A Bay of Plenty nurse's registration has been cancelled after he admitted having video footage showing sexual acts involving children as young as 6.
The two videos were found in S Derecourt's Rotorua home in 2001. At the time of the offending, Derecourt was working at Lakelands Hospital.
In a decision released yesterday, the New Zealand Health Practitioners Disciplinary Tribunal said Derecourt had been found guilty of professional misconduct and his registration as a nurse cancelled.
The majority of tribunal members recommended he did not reapply for registration for six months.
Before he applied he must take an examination and, if necessary, therapy to satisfy the Nursing Council he was a fit and proper person to be registered as a nurse.

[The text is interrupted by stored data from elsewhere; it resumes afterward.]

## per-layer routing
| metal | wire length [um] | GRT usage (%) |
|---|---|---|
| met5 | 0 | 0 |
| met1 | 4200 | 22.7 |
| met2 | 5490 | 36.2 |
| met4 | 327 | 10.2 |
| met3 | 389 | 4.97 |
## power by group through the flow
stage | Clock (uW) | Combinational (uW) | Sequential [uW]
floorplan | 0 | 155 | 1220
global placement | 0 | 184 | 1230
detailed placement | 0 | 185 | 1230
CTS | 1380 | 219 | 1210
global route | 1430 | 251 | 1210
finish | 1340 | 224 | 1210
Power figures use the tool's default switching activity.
==> src/rtl/tlk2711_axil_reg_bridge.sv <==
// AXI4-Lite slave that turns each write or read into one TLK2711 register-bus transaction.
// One transaction outstanding at a time; write/read arbitration alternates when both are pending.
module tlk2711_axil_reg_bridge #(
  parameter int AXI_ADDR_WIDTH = 32,
  parameter int REG_ADDR_LSB   = 3,
  parameter int RD_LATENCY     = 2
) (
  input  logic                    ps_clk,
  input  logic                    ps_rst,
  tlk2711_axil_reg_bridge_if.slave s_axil,
  output logic                    o_reg_wen,
  output logic [15:0]             o_reg_waddr,
  output logic [63:0]             o_reg_wdata,
  output logic                    o_reg_ren,
  output logic [15:0]             o_reg_raddr,
  input  logic [63:0]             i_reg_rdata
);

  localparam logic [2:0] IDLE       = 3'd0;
  localparam logic [2:0] WR_COLLECT = 3'd1;
  localparam logic [2:0] WR_EXEC    = 3'd2;
  localparam logic [2:0] WR_RESP    = 3'd3;
  localparam logic [2:0] RD_EXEC    = 3'd4;
  localparam logic [2:0] RD_WAIT    = 3'd5;
  localparam logic [2:0] RD_RESP    = 3'd6;

  logic [2:0]  state_q, state_d;
  logic        aw_held_q, aw_held_d, w_held_q, w_held_d;
  logic [15:0] awaddr_q, awaddr_d;
  logic [63:0] wdata_q, wdata_d;
  logic [7:0]  wstrb_q, wstrb_d;
  logic        last_wr_q, last_wr_d;
  logic [2:0]  lat_q, lat_d;
  logic        bvalid_q, bvalid_d, rvalid_q, rvalid_d;
  logic [1:0]  bresp_q, bresp_d, rresp_q, rresp_d;
  logic [63:0] rdata_q, rdata_d;
  logic        wen_q, wen_d, ren_q, ren_d;
  logic [15:0] waddr_q, waddr_d, raddr_q, raddr_d;
  logic [63:0] reg_wdata_q, reg_wdata_d;

  logic        awready, wready, arready, wr_start;
  logic        aw_hs, w_hs, ar_hs, got_aw, got_w;
  logic [15:0] eff_awaddr;
  logic [63:0] eff_wdata;
  logic [7:0]  eff_wstrb;
  logic [2*AXI_ADDR_WIDTH-1:0] unused_addr;

  assign unused_addr = {s_axil.s_axil_awaddr, s_axil.s_axil_araddr};

  // Write wins in IDLE unless a read is also pending and the previous transaction was a write.
  always_comb begin
    awready  = 1'b0;
    wready   = 1'b0;
    arready  = 1'b0;
    wr_start = (s_axil.s_axil_awvalid | s_axil.s_axil_wvalid) &
               (~s_axil.s_axil_arvalid | ~last_wr_q);
    if (!ps_rst) begin
      case (state_q)
        IDLE: begin
          if (wr_start) begin
            awready = s_axil.s_axil_awvalid;
            wready  = s_axil.s_axil_wvalid;
          end else begin
            arready = s_axil.s_axil_arvalid;
          end
        end
        WR_COLLECT: begin
          awready = s_axil.s_axil_awvalid & ~aw_held_q;
          wready  = s_axil.s_axil_wvalid & ~w_held_q;
        end
        default: ;
      endcase
    end
  end

  assign aw_hs = s_axil.s_axil_awvalid & awready;
  assign w_hs  = s_axil.s_axil_wvalid & wready;
  assign ar_hs = s_axil.s_axil_arvalid & arready;

  assign got_aw     = aw_held_q | aw_hs;
  assign got_w      = w_held_q | w_hs;
  assign eff_awaddr = aw_hs ? s_axil.s_axil_awaddr[REG_ADDR_LSB +: 16] : awaddr_q;
  assign eff_wdata  = w_hs ? s_axil.s_axil_wdata : wdata_q;
  assign eff_wstrb  = w_hs ? s_axil.s_axil_wstrb : wstrb_q;

  // The write strobe is registered on entry to WR_EXEC so it and its address/data
  // are glitch-free flop outputs during exactly the WR_EXEC cycle.
  always_comb begin
    state_d     = state_q;
    aw_held_d   = aw_held_q;
    w_held_d    = w_held_q;
    awaddr_d    = awaddr_q;
    wdata_d     = wdata_q;
    wstrb_d     = wstrb_q;
    last_wr_d   = last_wr_q;
    lat_d       = lat_q;
    bvalid_d    = bvalid_q;
    bresp_d     = bresp_q;
    rvalid_d    = rvalid_q;
    rresp_d     = rresp_q;
    rdata_d     = rdata_q;
    wen_d       = 1'b0;
    ren_d       = 1'b0;
    waddr_d     = waddr_q;
    reg_wdata_d = reg_wdata_q;
    raddr_d     = raddr_q;

    if (aw_hs) begin
      aw_held_d = 1'b1;
      awaddr_d  = s_axil.s_axil_awaddr[REG_ADDR_LSB +: 16];
    end
    if (w_hs) begin
      w_held_d = 1'b1;
      wdata_d  = s_axil.s_axil_wdata;
      wstrb_d  = s_axil.s_axil_wstrb;
    end

    case (state_q)
      IDLE, WR_COLLECT: begin
        if ((aw_hs | w_hs) && got_aw && got_w) begin
          state_d = WR_EXEC;
          if (eff_wstrb == 8'hFF) begin
            wen_d       = 1'b1;
            waddr_d     = eff_awaddr;
            reg_wdata_d = eff_wdata;
          end
        end else if (aw_hs | w_hs) begin
          state_d = WR_COLLECT;
        end else if (ar_hs) begin
          state_d = RD_EXEC;
          ren_d   = 1'b1;
          raddr_d = s_axil.s_axil_araddr[REG_ADDR_LSB +: 16];
        end
      end
      WR_EXEC: begin
        bresp_d   = (wstrb_q == 8'hFF) ? 2'b00 : 2'b10;
        bvalid_d  = 1'b1;
        last_wr_d = 1'b1;
        aw_held_d = 1'b0;
        w_held_d  = 1'b0;
        state_d   = WR_RESP;
      end
      WR_RESP: begin
        if (s_axil.s_axil_bready) begin
          bvalid_d = 1'b0;
          state_d  = IDLE;
        end
      end
      RD_EXEC: begin
        lat_d   = 3'(RD_LATENCY);
        state_d = RD_WAIT;
      end
      RD_WAIT: begin
        if (lat_q == 3'd1) begin
          rdata_d   = i_reg_rdata;
          rresp_d   = 2'b00;
          rvalid_d  = 1'b1;
          last_wr_d = 1'b0;
          state_d   = RD_RESP;
        end else begin
          lat_d = lat_q - 3'd1;
        end
      end
      RD_RESP: begin
        if (s_axil.s_axil_rready) begin
          rvalid_d = 1'b0;
          state_d  = IDLE;
        end
      end
      default: state_d = IDLE;
    endcase
  end

  always_ff @(posedge ps_clk or posedge ps_rst) begin
    if (ps_rst) begin
      state_q     <= IDLE;
      aw_held_q   <= 1'b0;
      w_held_q    <= 1'b0;
      awaddr_q    <= '0;
      wdata_q     <= '0;
      wstrb_q     <= '0;
      last_wr_q   <= 1'b0;
      lat_q       <= '0;
      bvalid_q    <= 1'b0;
      bresp_q     <= '0;
      rvalid_q    <= 1'b0;
      rresp_q     <= '0;
      rdata_q     <= '0;
      wen_q       <= 1'b0;
      ren_q       <= 1'b0;
      waddr_q     <= '0;
      reg_wdata_q <= '0;
      raddr_q     <= '0;
    end else begin
      state_q     <= state_d;
      aw_held_q   <= aw_held_d;
      w_held_q    <= w_held_d;
      awaddr_q    <= awaddr_d;
      wdata_q     <= wdata_d;
      wstrb_q     <= wstrb_d;
      last_wr_q   <= last_wr_d;
      lat_q       <= lat_d;
      bvalid_q    <= bvalid_d;
      bresp_q     <= bresp_d;
      rvalid_q    <= rvalid_d;
      rresp_q     <= rresp_d;
      rdata_q     <= rdata_d;
      wen_q       <= wen_d;
      ren_q       <= ren_d;
      waddr_q     <= waddr_d;
      reg_wdata_q <= reg_wdata_d;
      raddr_q     <= raddr_d;
    end
  end

  assign s_axil.s_axil_awready = awready;
  assign s_axil.s_axil_wready  = wready;
  assign s_axil.s_axil_arready = arready;
  assign s_axil.s_axil_bvalid  = bvalid_q;
  assign s_axil.s_axil_bresp   = bresp_q;
  assign s_axil.s_axil_rvalid  = rvalid_q;
  assign s_axil.s_axil_rresp   = rresp_q;
  assign s_axil.s_axil_rdata   = rdata_q;

  assign o_reg_wen   = wen_q;
  assign o_reg_waddr = waddr_q;
  assign o_reg_wdata = reg_wdata_q;
  assign o_reg_ren   = ren_q;
  assign o_reg_raddr = raddr_q;

endmodule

If Derecourt was re-registered the council should assess his area of practice to ensure potentially vulnerable patients were not unreasonably exposed to him.
In late 2001 Derecourt was charged with four offences relating to the material found at his home. He admitted the charges and was fined $750 for each offence.

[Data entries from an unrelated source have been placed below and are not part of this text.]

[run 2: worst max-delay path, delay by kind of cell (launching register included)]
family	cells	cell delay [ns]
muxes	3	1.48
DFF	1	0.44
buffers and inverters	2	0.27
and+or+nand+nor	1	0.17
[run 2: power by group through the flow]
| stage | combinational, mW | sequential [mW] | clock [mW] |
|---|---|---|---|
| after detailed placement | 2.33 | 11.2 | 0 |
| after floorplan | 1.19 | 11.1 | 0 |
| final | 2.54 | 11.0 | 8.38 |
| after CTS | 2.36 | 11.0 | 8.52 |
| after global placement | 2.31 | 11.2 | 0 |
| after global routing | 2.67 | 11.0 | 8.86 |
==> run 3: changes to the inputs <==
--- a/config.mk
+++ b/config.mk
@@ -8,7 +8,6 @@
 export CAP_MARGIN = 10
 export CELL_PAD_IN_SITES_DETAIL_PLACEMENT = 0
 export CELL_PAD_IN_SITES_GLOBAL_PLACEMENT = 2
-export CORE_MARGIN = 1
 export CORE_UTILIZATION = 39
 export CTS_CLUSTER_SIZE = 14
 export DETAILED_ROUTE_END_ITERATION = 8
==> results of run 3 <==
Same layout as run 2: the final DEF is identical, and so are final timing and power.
==> config.mk <==
export PLATFORM = sky130hd
export DESIGN_NAME = bf_stdout_ctrl
export DESIGN_NICKNAME = d
export VERILOG_FILES = /design/src/rtl/bf_stdout_ctrl.sv
export SDC_FILE = /design/constraint.sdc
export NUM_CORES = 1
export LEC_CHECK = 0
export CAP_MARGIN = 20
export CORE_ASPECT_RATIO = 1.4
export CORE_MARGIN = 2
export CORE_UTILIZATION = 35
export CTS_CLUSTER_DIAMETER = 80
export DETAILED_ROUTE_END_ITERATION = 8
export SYNTH_ARGS = -nofsm -noshare
export SYNTH_HDL_FRONTEND = slang
export SYNTH_SLANG_ARGS = --single-unit
==> constraint.sdc <==
create_clock -name clk -period 5.88 [get_ports clk]
set_input_delay 0.588 -clock clk [delete_from_list [all_inputs] [get_ports clk]]
set_output_delay 0.588 -clock clk [all_outputs]
set_load 0.005 [all_outputs]
`config.mk`:
```
export PLATFORM = sky130hd
export DESIGN_NAME = serial_xfer_ctrl
export DESIGN_NICKNAME = d
export VERILOG_FILES = /design/src/rtl/serial_xfer_pkg.sv /design/src/rtl/serial_xfer_div.sv /design/src/rtl/serial_xfer_ctrl.sv
export SDC_FILE = /design/constraint.sdc
export NUM_CORES = 1
export LEC_CHECK = 0
export CORE_UTILIZATION = 55
export CTS_CLUSTER_DIAMETER = 60
export DETAILED_ROUTE_END_ITERATION = 6
export DONT_BUFFER_PORTS = 1
export HOLD_SLACK_MARGIN = 0.02
export PLACE_DENSITY = 0.7
export SLEW_MARGIN = 15
export SYNTH_ARGS = -nofsm -noshare
export SYNTH_HDL_FRONTEND = slang
export SYNTH_SLANG_ARGS = --single-unit
```
`constraint.sdc`:
```
create_clock -name clk -period 2.2 [get_ports clk]
set_clock_uncertainty 0.1 [all_clocks]
set_input_delay 0.44 -clock clk [delete_from_list [all_inputs] [get_ports clk]]
set_output_delay 0.44 -clock clk [all_outputs]
set_load 0.01 [all_outputs]
```
`src/rtl/serial_xfer_pkg.sv`:
```
// Shared types and helpers for the serial shift-transfer sequencer.
// Consumed by serial_xfer_div and serial_xfer_ctrl.
package serial_xfer_pkg;

  typedef enum logic [1:0] {
    IDLE   = 2'd0,
    SHIFT  = 2'd1,
    PARITY = 2'd2,
    DONE   = 2'd3
  } state_t;

  localparam logic DIR_MSB_FIRST = 1'b1;
  localparam logic DIR_LSB_FIRST = 1'b0;

  // Counter width able to hold 0..n-1, never narrower than one bit.
  function automatic int cnt_width(input int n);
    return (n <= 2) ? 1 : $clog2(n);
  endfunction

endpackage

```
`src/rtl/serial_xfer_div.sv`:
```
// Bit-period divider: counts DIV cycles while enabled and flags the last
// (sample) cycle of each period. clr restarts the period at zero.
module serial_xfer_div
  import serial_xfer_pkg::*;
#(
  parameter int DIV = 2
) (
  input  logic clk,
  input  logic rst,
  input  logic clr,
  input  logic en,
  output logic strobe
);

  localparam int DW = cnt_width(DIV);
  localparam logic [DW-1:0] LAST = DW'(DIV - 1);

  logic [DW-1:0] cnt;

  assign strobe = en && (cnt == LAST);

  always_ff @(posedge clk) begin
    if (rst || clr) begin
      cnt <= '0;
    end else if (en) begin
      cnt <= (cnt == LAST) ? '0 : cnt + 1'b1;
    end
  end

endmodule

```
`src/rtl/serial_xfer_ctrl.sv`:
```
// Full-duplex serial shift sequencer: accepts a word, shifts it out/in one bit
// per DIV cycles in the latched direction. Optional parity bit: SERIAL_XFER_PARITY_EN.
module serial_xfer_ctrl
  import serial_xfer_pkg::*;
#(
  parameter int WIDTH = 4,
  parameter int DIV   = 2
) (
  input  logic             clk,
  input  logic             rst,
  input  logic [WIDTH-1:0] tx_data,
  input  logic             tx_valid,
  output logic             tx_ready,
  input  logic             dir,
  input  logic             serial_in,
  output logic             serial_out,
  output logic             bit_strobe,
  output logic             busy,
  output logic [WIDTH-1:0] rx_data,
  output logic             rx_valid,
  output logic             parity_err
);

  localparam int BW = cnt_width(WIDTH + 1);

  state_t           state, state_nx;
  logic [WIDTH-1:0] tx_sh, rx_sh, rx_nx;
  logic [BW-1:0]    bit_cnt;
  logic             dir_q, accept, strobe, last_bit, div_en;
`ifdef SERIAL_XFER_PARITY_EN
  logic             par_q;
`endif

  assign accept     = tx_valid & tx_ready;
  assign div_en     = (state == SHIFT) || (state == PARITY);
  assign bit_strobe = strobe;
  assign last_bit   = (bit_cnt == BW'(WIDTH - 1));
  assign rx_nx      = (dir_q == DIR_MSB_FIRST) ? {rx_sh[WIDTH-2:0], serial_in}
                                               : {serial_in, rx_sh[WIDTH-1:1]};

  serial_xfer_div #(.DIV(DIV)) u_div (
    .clk    (clk),
    .rst    (rst),
    .clr    (accept),
    .en     (div_en),
    .strobe (strobe)
  );

  always_ff @(posedge clk) begin
    if (rst) state <= IDLE;
    else     state <= state_nx;
  end

  always_comb begin
    state_nx = state;
    tx_ready = 1'b0;
    busy     = 1'b1;
    rx_valid = 1'b0;
    case (state)
      IDLE: begin
        tx_ready = 1'b1;
        busy     = 1'b0;
        if (tx_valid) state_nx = SHIFT;
      end
      SHIFT: begin
`ifdef SERIAL_XFER_PARITY_EN
        if (strobe && last_bit) state_nx = PARITY;
`else
        if (strobe && last_bit) state_nx = DONE;
`endif
      end
      PARITY: if (strobe) state_nx = DONE;
      DONE: begin
        rx_valid = 1'b1;
        state_nx = IDLE;
      end
      default: state_nx = IDLE;
    endcase
  end

  always_ff @(posedge clk) begin
    if (rst) begin
      serial_out <= 1'b0;
      rx_data    <= '0;
      rx_sh      <= '0;
      tx_sh      <= '0;
      dir_q      <= DIR_LSB_FIRST;
      bit_cnt    <= '0;
`ifdef SERIAL_XFER_PARITY_EN
      par_q      <= 1'b0;
      parity_err <= 1'b0;
`endif
    end else if (accept) begin
      tx_sh      <= tx_data;
      dir_q      <= dir;
      bit_cnt    <= '0;
      serial_out <= (dir == DIR_MSB_FIRST) ? tx_data[WIDTH-1] : tx_data[0];
`ifdef SERIAL_XFER_PARITY_EN
      par_q      <= ^tx_data;
`endif
    end else if (state == SHIFT && strobe) begin
      rx_sh   <= rx_nx;
      bit_cnt <= bit_cnt + 1'b1;
      tx_sh   <= (dir_q == DIR_MSB_FIRST) ? (tx_sh << 1) : (tx_sh >> 1);
      if (last_bit) begin
`ifdef SERIAL_XFER_PARITY_EN
        serial_out <= par_q;
`else
        serial_out <= 1'b0;
        rx_data    <= rx_nx;
`endif
      end else begin
        // next bit is the neighbour of the one currently on the pin
        serial_out <= (dir_q == DIR_MSB_FIRST) ? tx_sh[WIDTH-2] : tx_sh[1];
      end
    end
`ifdef SERIAL_XFER_PARITY_EN
    else if (state == PARITY && strobe) begin
      serial_out <= 1'b0;
      rx_data    <= rx_sh;
      parity_err <= serial_in ^ (^rx_sh);
    end
`endif
  end

`ifndef SERIAL_XFER_PARITY_EN
  assign parity_err = 1'b0;
`endif

endmodule

```
# After elaboration in Yosys (flattened, before gate mapping)
# Index checks and enable logic that the tools add are counted.
[op_classes] n_reduce_logical=11 n_bitwise=2 mux=17 eq_ne=7 addsub=2
[ops] cell="2-to-1 mux 4 bit" count=4
[ops] cell="2-to-1 mux 1 bit" count=9
[ops] cell="one-hot mux 2 bit (4 select lines)" count=1
[ops] cell="2-to-1 mux 2 bit" count=3
[ops] cell="AND reduction 3 bit" count=2
[ops] cell="== test 2 bit (second input constant)" count=2
[ops] cell="inequality test 2 bit (second input constant)" count=2
[ops] cell="adder 3 x 1 -> 3 bit (second input constant)" count=1
[ops] cell="== test 3 x 2 -> 1 bit (second input constant)" count=1
[ops] cell="logical AND 1 bit" count=3
[ops] cell="== test 2 x 1 -> 1 bit (second input constant)" count=1
[ops] cell="zero test 2 bit" count=1
[ops] cell="logical OR 1 bit" count=2
[ops] cell="inequality test 2 x 1 -> 1 bit (second input constant)" count=1
[ops] cell="AND reduction 2 bit" count=1
[ops] cell="nonzero test 2 bit" count=1
[ops] cell="OR reduction 2 bit" count=1
[ops] cell="adder 1 bit (second input constant)" count=1
[ops] cell="bitwise AND 1 bit" count=1
[ops] cell="inverter 1 bit" count=1
[totals] input_bits=9 regBits=20

# Logic depth before layout (Yosys ltp)
[logic_depth] depth_word=6 depth_mapped=7

# Modules after synthesis
# From an unflattened synthesis, not the netlist that was laid out.
[hier_totals] hier_cells=111 hier_area_um2=1031.0
[by_module_without_submodules] module="serial_xfer_ctrl" seq_area_each_um2=380.4 area_per_inst_um2=984.7 cells_each=107 instances=1
[by_module_without_submodules] module="serial_xfer_div" seq_area_each_um2=20.0 area_per_inst_um2=46.3 cells_each=4 instances=1

# Worst setup path after synthesis
# No wires, ideal clock.
[synth_timing] path_type="register -> register" startpoint="register state[0]" endpoint="register state[1]" path_slack_ns=0.496 arrival_time_ns=1.487 stages_incl_launch_ff=7 t_required_ns=1.983 synth_period_minus_slack_ns=1.704 n_path_buf=1 cell_sequence="dfxtp_1 inv_1 ha_1 buf_2 nor2b_1 a211o_1 a32o_1"
[synth_between] elab_chain_len=6 word_cells_on_any_way=12 cone_classes="6 x eq/ne; 1 x mux; 5 x reduce/logical"
[synth_lines] item="start: declaration" line="serial_xfer_ctrl.sv:26" source="state_t state, state_nx;"
[synth_lines] item="start signal: assignment" line="serial_xfer_ctrl.sv:51" source="else state <= state_nx;"
[synth_lines] item="== test 2 x 1 -> 1 bit or == test 2 bit (tied branches)" line="serial_xfer_ctrl.sv:35, serial_xfer_ctrl.sv:59"
[synth_lines] item="logical OR 1 bit" line="serial_xfer_ctrl.sv:35" source="assign div_en = (state == SHIFT) || (state == PARITY);"
[synth_lines] item="logical AND 1 bit" line="serial_xfer_div.sv:20" source="assign strobe = en && (cnt == LAST);"
[synth_lines] item="logical AND 1 bit" line="serial_xfer_ctrl.sv:69" source="if (strobe && last_bit) state_nx = DONE;"
[synth_lines] item="inequality test 2 x 1 -> 1 bit (no line)"
[synth_lines] item="AND reduction 3 bit (no line)"
# Several ways; a longest one is shown, not always the timed one.
# A chain may end at the register's enable or synchronous reset.

# Worst setup path after layout
[layout_timing] startpoint="register state[0]" endpoint="output port bit_strobe"
[layout_between] elab_chain_len=3 word_cells_on_any_way=4 cone_classes="2 x eq/ne; 2 x reduce/logical"
[layout_lines] item="== test 2 x 1 -> 1 bit or == test 2 bit (tied branches)" line="serial_xfer_ctrl.sv:35"
[layout_lines] item="logical OR 1 bit *" line="serial_xfer_ctrl.sv:35"
[layout_lines] item="logical AND 1 bit *" line="serial_xfer_div.sv:20"
[layout_lines] item="end: declaration" line="serial_xfer_ctrl.sv:17" source="output logic bit_strobe,"
# Every way passes the cells marked *; elsewhere a longest branch is shown, timed or not.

Derecourt had told a Department of Internal Affairs inspector that he knew child sex was illegal but had kept a video because he liked the bondage and discipline in it.
"The material found in Derecourt's possession was highly offensive, degrading and injurious to children. It is totally unacceptable for any health professional to possess material of the kind found in Derecourt's home in July 2001," the tribunal said.
In considering the penalty it had taken into account the fact that Derecourt had not previously offended, and had 25 years' experience as a nurse without being the subject of any previous disciplinary action.
Other factors were that the offending happened four years ago, Derecourt had suffered grief and depression as a result of being charged, was remorseful and genuinely sorry, and references attested to his generally good character.
The Nursing Council had been alerted to Derecourt's convictions last November by a department officer during inquiries about another nurse who had been sentenced to prison for possessing objectionable material, the tribunal said.
Derecourt's counsel had told the tribunal that Derecourt had moved to Tauranga since the offending. He had worked in a private facility before taking a break from nursing to work in a restaurant but did want to resume practising as a nurse.